Frataxin is a mitochondrial protein that is involved in regulating cellular iron homeostasis. Frataxin has been suggested to serve as an iron chaperone during cellular Fe-S cluster and heme biosynthesis. In humans, decreased amounts or impaired function of frataxin causes the cardio and neurodegenerative disorder Friedreich's Ataxia. Frataxin is highly conserved from prokaryotes to eukaryotes. Though known to regulate mitochondrial iron homeostasis, the cellular function of frataxin has not been completely characterized. The major goal of the research presented in this report has been to characterize the iron binding ability of frataxin and probe its interaction with partners within the heme and Fe-S cluster biosynthetic pathways to identify how frataxin modulates metal delivery. Research on three orthologs of frataxin (yeast, drosophila and human) is presented in this dissertation.;Yeast frataxin can bind 2 ferrous iron atoms with micromolar binding affinity. A two-site iron-binding model of yeast frataxin was constructed based on the spatial arrangement and conservation of residues identified through iron titration experiments using NMR. Research directed at dissecting the role of individual sites used in metal binding and delivery to frataxin's partner proteins is presented here.;The drosophila model has provided additional insight into the role of frataxin directly within a multicellular eukaryotic organism. A comprehensive characterization of the mature drosophila frataxin's (Dfh) biophysical and metal-binding properties is presented. Furthermore, the protein's ability to transfer Fe(II) to Isu during in vitro Fe-S cluster assembly is also discussed.;The mitochondrial targeting sequence of human frataxin (Hftx) is cleaved in a two-step process. Complications from proteolysis or autodegradation result in an additional, unnatural N-terminal truncation in the mature human frataxin in vitro.

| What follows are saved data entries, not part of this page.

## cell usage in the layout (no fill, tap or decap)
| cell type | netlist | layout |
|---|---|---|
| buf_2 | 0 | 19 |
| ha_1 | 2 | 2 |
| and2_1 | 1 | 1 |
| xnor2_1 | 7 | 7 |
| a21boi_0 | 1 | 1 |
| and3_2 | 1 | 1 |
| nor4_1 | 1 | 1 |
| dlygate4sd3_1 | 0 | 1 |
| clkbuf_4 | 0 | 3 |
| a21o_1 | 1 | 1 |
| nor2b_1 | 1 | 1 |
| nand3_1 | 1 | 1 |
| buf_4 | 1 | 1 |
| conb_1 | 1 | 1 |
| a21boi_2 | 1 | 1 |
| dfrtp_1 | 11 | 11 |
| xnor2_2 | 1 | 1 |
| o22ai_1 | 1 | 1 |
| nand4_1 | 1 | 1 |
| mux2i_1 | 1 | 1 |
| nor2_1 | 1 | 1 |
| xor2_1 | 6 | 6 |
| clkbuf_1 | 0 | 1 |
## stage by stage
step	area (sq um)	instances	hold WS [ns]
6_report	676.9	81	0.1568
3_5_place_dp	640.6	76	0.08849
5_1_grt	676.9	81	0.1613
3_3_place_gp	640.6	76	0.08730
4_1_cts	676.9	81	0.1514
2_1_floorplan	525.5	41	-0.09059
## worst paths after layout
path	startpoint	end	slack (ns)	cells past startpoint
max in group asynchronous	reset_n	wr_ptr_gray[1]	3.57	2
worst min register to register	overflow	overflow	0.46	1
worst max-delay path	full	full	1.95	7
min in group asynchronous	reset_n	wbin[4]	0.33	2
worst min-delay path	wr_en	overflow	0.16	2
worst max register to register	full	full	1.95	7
**config.mk**
```make
export PLATFORM = sky130hd
export DESIGN_NAME = fetch_sequencer
export DESIGN_NICKNAME = d
export VERILOG_FILES = /design/src/rtl/fetch_sequencer_pkg.sv /design/src/rtl/fetch_pc_next.sv /design/src/rtl/fetch_sequencer.sv
export SDC_FILE = /design/constraint.sdc
export NUM_CORES = 1
export LEC_CHECK = 0
export BUFFER_PORTS_ARGS = -buffer_cell sky130_fd_sc_hd__buf_4
export CAP_MARGIN = 40
export CORE_MARGIN = 2
export CORE_UTILIZATION = 28
export CTS_CLUSTER_DIAMETER = 100
export DETAILED_ROUTE_END_ITERATION = 12
export MAX_ROUTING_LAYER = met4
export SYNTH_ARGS = -nofsm -noshare
export SYNTH_HDL_FRONTEND = slang
export SYNTH_SLANG_ARGS = --single-unit
```
**constraint.sdc**
```tcl
create_clock -name clk -period 3.73 [get_ports clk]
set_clock_uncertainty 0.15 [all_clocks]
set_input_delay 0.373 -clock clk [delete_from_list [all_inputs] [get_ports clk]]
set_output_delay 0.373 -clock clk [all_outputs]
set_load 0.03 [all_outputs]
```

Recently the Cowan laboratory at Ohio State University was able to express the full-length protein with a stable N-terminus. Preliminary studies by the Cowan laboratory on the full-length protein indicated that the human protein's N-terminus is structured and modulates the iron binding stoichiometry and the protein's interaction with partners. In this dissertation studies directed at solving the solution structure of the full-length human frataxin are reported.